4.6.2. “Genomic Imprinting” na Gestação
A placenta de mamíferos eutérios possui células derivadas de dois
indivíduos: o concepto e a mãe. Durante o desenvolvimento da placenta, células
de origem embrionária e materna formam vários tipos celulares de íntima
associação anatômica, resultando em regiões especializadas conhecidas como
interface materno-fetal. Em decorrência da interação entre células desta interface
ocorrerão as trocas entre o feto e a mãe, necessárias para a viabilidade e
crescimento fetal. Estudos dos genes “imprinted” mostram que os mesmos são
importantes no desenvolvimento fetal, placentário e mesmo comportamental, com
expressão monoalélica sendo identificada durante o desenvolvimento pré-natal
(REIK et al., 2003). Dentre os diversos genes “imprinted” já descritos, o Igf2, o H19
e o Igf2r tem sido os mais estudados em camundongos devido à importância dos
mesmos durante o desenvolvimento da gestação.

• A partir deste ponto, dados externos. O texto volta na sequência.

<file path="src/rtl/arm_mem_pkg.sv">
// arm_mem_pkg: shared types and constants for the MEM-stage SRAM interface.
package arm_mem_pkg;
    typedef enum logic [1:0] {IDLE, LO, HI, DONE} mem_state_t;
    localparam logic [31:0] MEM_BASE_DEFAULT = 32'd1024;
    localparam int SRAM_DW = 16;
endpackage

</file>
<file path="src/rtl/sram_wait_timer.sv">
// sram_wait_timer: per-phase wait-state counter; expire marks the last cycle of a half-access.
module sram_wait_timer #(
    parameter int WAIT_CYCLES = 3
) (
    input  logic clk,
    input  logic rst,
    input  logic clear,
    output logic expire
);
    logic [3:0] count;
    always_ff @(posedge clk)
        count <= (rst || clear) ? 4'd0 : count + 4'd1;
    assign expire = count == 4'(WAIT_CYCLES - 1);
endmodule

</file>
<file path="src/rtl/mem_stage_sram.sv">
// mem_stage_sram: MEM stage splitting each 32-bit load/store into two 16-bit SRAM accesses.
// Optional `MEM_STALL_CNT_EN adds a saturating stall-cycle counter output.
module mem_stage_sram import arm_mem_pkg::*; #(
    parameter logic [31:0] MEM_BASE    = MEM_BASE_DEFAULT,
    parameter int          WAIT_CYCLES = 3,
    parameter int          SRAM_AW     = 18
) (
    input  logic               clk,
    input  logic               rst,
`ifdef MEM_STALL_CNT_EN
    output logic [31:0]        stall_cycles,
`endif
    input  logic               mem_r_en,
    input  logic               mem_w_en,
    input  logic [31:0]        alu_result,
    input  logic [31:0]        rm_value,
    output logic [31:0]        rd_data,
    output logic               ready,
    output logic [SRAM_AW-1:0] sram_addr,
    output logic [SRAM_DW-1:0] sram_wdata,
    input  logic [SRAM_DW-1:0] sram_rdata,
    output logic               sram_we_n,
    output logic               sram_oe_n
);
    mem_state_t         state;
    logic               write_q;
    logic [SRAM_AW-2:0] word_q;
    logic [31:0]        data_q;
    logic [31:0]        offset;
    logic               req, busy, expire;
    logic               unused_offset;

    assign req    = mem_r_en | mem_w_en;
    assign offset = alu_result - MEM_BASE;
    assign busy   = state == LO || state == HI;
    assign ready  = state == DONE || (state == IDLE && !req);
    // only the word index within SRAM reach is kept; byte lane and high bits are dropped
    assign unused_offset = ^{offset[31:SRAM_AW+1], offset[1:0]};

    sram_wait_timer #(.WAIT_CYCLES(WAIT_CYCLES)) u_timer (
        .clk    (clk),
        .rst    (rst),
        .clear  (!busy || expire),
        .expire (expire)
    );

    always_ff @(posedge clk) begin
        if (rst) begin
            state   <= IDLE;
            write_q <= 1'b0;
            word_q  <= '0;
            data_q  <= '0;
            rd_data <= '0;
        end else begin
            state <= state == IDLE ? (req ? LO : IDLE) :
                     state == DONE ? IDLE :
                     !expire       ? state :
                     state == LO   ? HI : DONE;
            if (state == IDLE && req) begin
                write_q <= mem_w_en;
                word_q  <= offset[SRAM_AW:2];
                data_q  <= rm_value;
            end
            if (state == LO && expire && !write_q)
                rd_data[15:0] <= sram_rdata;
            if (state == HI && expire && !write_q)
                rd_data[31:16] <= sram_rdata;
        end
    end

    assign sram_addr  = {word_q, state == HI};
    assign sram_wdata = state == HI ? data_q[31:16] : data_q[15:0];
    assign sram_we_n  = !(busy && write_q);
    assign sram_oe_n  = !(busy && !write_q);

`ifdef MEM_STALL_CNT_EN
    always_ff @(posedge clk)
        stall_cycles <= rst ? 32'd0 :
                        (!ready && stall_cycles != 32'hFFFF_FFFF) ? stall_cycles + 32'd1 : stall_cycles;
`endif
endmodule

</file>
<file path="config.mk">
export PLATFORM = sky130hd
export DESIGN_NAME = mem_stage_sram
export DESIGN_NICKNAME = d
export VERILOG_FILES = /design/src/rtl/arm_mem_pkg.sv /design/src/rtl/sram_wait_timer.sv /design/src/rtl/mem_stage_sram.sv
export SDC_FILE = /design/constraint.sdc
export NUM_CORES = 1
export LEC_CHECK = 0
export ABC_AREA = 1
export BUFFER_PORTS_ARGS = -buffer_cell sky130_fd_sc_hd__clkbuf_2
export CAP_MARGIN = 20
export CORE_MARGIN = 2
export CORE_UTILIZATION = 48
export CTS_CLUSTER_DIAMETER = 30
export DETAILED_ROUTE_END_ITERATION = 7
export GPL_TIMING_DRIVEN = 1
export PLACE_DENSITY_LB_ADDON = 0.05
export RECOVER_POWER = 50
export SETUP_SLACK_MARGIN = 0.05
export SLEW_MARGIN = 20
export SYNTH_ARGS = -nofsm -noshare
export SYNTH_HDL_FRONTEND = slang
export SYNTH_SLANG_ARGS = --single-unit
</file>
<file path="constraint.sdc">
create_clock -name clk -period 2 [get_ports clk]
set_input_delay 0.4 -clock clk [delete_from_list [all_inputs] [get_ports clk]]
set_output_delay 0.4 -clock clk [all_outputs]
set_load 0.05 [all_outputs]
</file>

O gene “imprinted” Igf2 (fator de crescimento semelhante à insulina tipo 2)
possui “imprint” materno e é expresso pelo alelo paterno (DINDOT et al. 2004). O
Igf2 é um potente mitógeno que desempenha importante função na diferenciação
celular, comportamento pós-natal, desenvolvimento do cérebro (REIK & WALTER,
2001) no crescimento fetal (De CHIARA et al., 1999; EFSTRATIADIS, 1998) e
desenvolvimento da placenta (CONSTANCIA et al., 2002), e está localizado no
cromossomo 29 em bovinos (GOODALL & SCHMUTZ, 2003). O Igf2 é altamente
conservado, e serve como um ligante para o receptor de Ifg1 e o receptor de
insulina tipo A (MURPHY & JIRTLE, 2003), atuando em uma regulação
autócrina/parácrina dose dependente. Estas funções de ligação ocorrem para
iniciar e propagar os sinais que induzem o crescimento e bloquear a apoptose.

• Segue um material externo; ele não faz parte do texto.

$ cat src/rtl/sync_fifo_pkg.sv
// Shared constants and helpers for the single-clock FIFO.
// Read-mode strings, default thresholds and pointer/depth sizing.
package sync_fifo_pkg;

    localparam string FIFO_MODE_FWFT = "TRUE";
    localparam string FIFO_MODE_REG  = "FALSE";

    localparam int DEFAULT_ADDRSIZE      = 4;
    localparam int DEFAULT_AEMPTY_THRESH = 1;

    // One extra pointer bit distinguishes full from empty when addresses match.
    function automatic int ptr_bits(input int addrsize);
        return addrsize + 1;
    endfunction

    function automatic int fifo_depth(input int addrsize);
        return 1 << addrsize;
    endfunction

    function automatic int default_afull_thresh(input int addrsize);
        return (1 << addrsize) - 1;
    endfunction

endpackage

$ cat src/rtl/sync_fifo_mem.sv
// Storage array for sync_fifo: one write port and a read port that is either
// combinational (fall-through) or registered with a read enable.
module sync_fifo_mem
    import sync_fifo_pkg::*;
#(
    parameter int DATASIZE = 8,
    parameter int ADDRSIZE = DEFAULT_ADDRSIZE,
    parameter bit FWFT     = 1'b1
) (
    input  logic                clk,
    input  logic                rst_n,
    input  logic                we_i,
    input  logic [ADDRSIZE-1:0] waddr_i,
    input  logic [DATASIZE-1:0] wdata_i,
    input  logic                re_i,
    input  logic [ADDRSIZE-1:0] raddr_i,
    output logic [DATASIZE-1:0] rdata_o
);

    localparam int DEPTH = fifo_depth(ADDRSIZE);

    // Contents are deliberately not reset; only pointers define validity.
    logic [DATASIZE-1:0] mem_q [DEPTH];

    always_ff @(posedge clk) begin
        if (we_i) begin
            mem_q[waddr_i] <= wdata_i;
        end
    end

    generate
        if (FWFT) begin : g_fwft
            logic unused_regport;
            assign unused_regport = rst_n ^ re_i;
            assign rdata_o        = mem_q[raddr_i];
        end else begin : g_reg
            logic [DATASIZE-1:0] rdata_q;
            always_ff @(posedge clk or negedge rst_n) begin
                if (!rst_n) begin
                    rdata_q <= '0;
                end else if (re_i) begin
                    rdata_q <= mem_q[raddr_i];
                end
            end
            assign rdata_o = rdata_q;
        end
    endgenerate

endmodule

Além de ser o principal fator de crescimento fetal, o Igf2 expresso na placenta
regularia a difusão e trocas de nutrientes com o feto, a disponibilidade de
29
glicogênio e o transporte de aminoácidos aniônicos e catiônicos (BAKER et al.,
1993; LOPEZ et al., 1996; MATTHEWS et al., 1999; SIBLEY et al., 2004).

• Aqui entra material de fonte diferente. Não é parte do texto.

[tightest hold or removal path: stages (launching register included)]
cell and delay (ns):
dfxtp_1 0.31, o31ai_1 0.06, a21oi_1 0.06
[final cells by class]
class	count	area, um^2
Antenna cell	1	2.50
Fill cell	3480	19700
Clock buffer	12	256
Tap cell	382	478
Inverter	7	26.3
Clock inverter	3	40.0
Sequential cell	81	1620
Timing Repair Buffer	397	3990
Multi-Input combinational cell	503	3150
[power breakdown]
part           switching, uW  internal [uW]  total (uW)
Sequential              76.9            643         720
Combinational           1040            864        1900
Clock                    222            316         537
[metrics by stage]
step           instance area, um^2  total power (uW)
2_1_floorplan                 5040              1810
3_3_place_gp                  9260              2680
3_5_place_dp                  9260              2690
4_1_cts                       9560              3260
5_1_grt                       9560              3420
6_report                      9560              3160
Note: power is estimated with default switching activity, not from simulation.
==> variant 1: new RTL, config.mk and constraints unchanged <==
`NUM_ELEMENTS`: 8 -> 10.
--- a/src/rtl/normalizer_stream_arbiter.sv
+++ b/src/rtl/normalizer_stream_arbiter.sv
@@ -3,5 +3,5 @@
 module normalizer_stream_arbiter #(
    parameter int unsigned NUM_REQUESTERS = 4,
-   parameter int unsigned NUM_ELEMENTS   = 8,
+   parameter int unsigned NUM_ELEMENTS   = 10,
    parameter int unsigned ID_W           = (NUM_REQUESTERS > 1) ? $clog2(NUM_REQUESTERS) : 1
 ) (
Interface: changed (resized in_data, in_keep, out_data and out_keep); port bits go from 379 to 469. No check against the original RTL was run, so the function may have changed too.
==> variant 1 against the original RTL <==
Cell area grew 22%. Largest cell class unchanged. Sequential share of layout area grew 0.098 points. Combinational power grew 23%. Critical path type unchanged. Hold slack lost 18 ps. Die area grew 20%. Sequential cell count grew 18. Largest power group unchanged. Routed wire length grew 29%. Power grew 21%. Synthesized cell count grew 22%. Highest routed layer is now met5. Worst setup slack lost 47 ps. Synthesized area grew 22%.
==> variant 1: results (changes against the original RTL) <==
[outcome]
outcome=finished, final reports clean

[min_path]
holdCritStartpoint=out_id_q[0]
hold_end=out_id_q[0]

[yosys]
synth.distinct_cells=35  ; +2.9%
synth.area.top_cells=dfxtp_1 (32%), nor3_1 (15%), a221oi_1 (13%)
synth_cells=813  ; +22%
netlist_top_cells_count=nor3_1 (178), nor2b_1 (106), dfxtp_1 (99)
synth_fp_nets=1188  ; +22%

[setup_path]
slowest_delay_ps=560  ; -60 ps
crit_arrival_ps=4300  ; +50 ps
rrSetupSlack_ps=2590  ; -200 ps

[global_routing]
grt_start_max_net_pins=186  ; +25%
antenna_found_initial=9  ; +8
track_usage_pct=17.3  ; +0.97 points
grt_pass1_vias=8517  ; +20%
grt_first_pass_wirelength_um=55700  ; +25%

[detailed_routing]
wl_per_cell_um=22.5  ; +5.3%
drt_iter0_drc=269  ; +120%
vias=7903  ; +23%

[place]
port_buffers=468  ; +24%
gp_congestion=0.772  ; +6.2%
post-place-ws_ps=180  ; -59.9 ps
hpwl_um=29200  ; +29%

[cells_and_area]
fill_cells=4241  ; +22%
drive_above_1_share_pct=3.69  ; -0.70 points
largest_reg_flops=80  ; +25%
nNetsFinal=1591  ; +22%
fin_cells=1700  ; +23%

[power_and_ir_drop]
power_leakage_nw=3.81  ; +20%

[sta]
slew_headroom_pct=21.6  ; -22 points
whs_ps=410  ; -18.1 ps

Em contraste ao Igf2, o gene “imprinted” Igf2r (receptor do M6P/Igf2 –
manose-6-fosfato/fator de crescimento semelhante à insulina tipo 2) possui
“imprint” paterno e é expresso pelo alelo materno. A proteína do Igf2r não está
envolvida na tradução desinais, mas atua seqüestrando o excesso de Igf2 (e
outras proteínas), evitando sua ligação ao receptor do tipo 1, principal via de
atividade (KENDREW, 1994). O Igf2r ligaria-se ao Igf2, transportando-o para o
interior de lisossomos para sua degradação (MURPHY & JIRTLE, 2003; JOHN &
SURANI, 2000). Desta maneira, corroborando com a teoria do conflito, o Igf2r,
expresso materno, atua restringindo o crescimento fetal enquanto que o Igf2,
expresso paterno, o promove, e o equilíbrio entre a expressão e disponibilidade de
proteínas para estes dois genes “imprinted” é que regula o desenvolvimento
embrionário e fetal (MOORE, 2001). Além disso, o Igf2r interage com VEGF
promovendo a neovascularização (VOLPERT et al., 1996).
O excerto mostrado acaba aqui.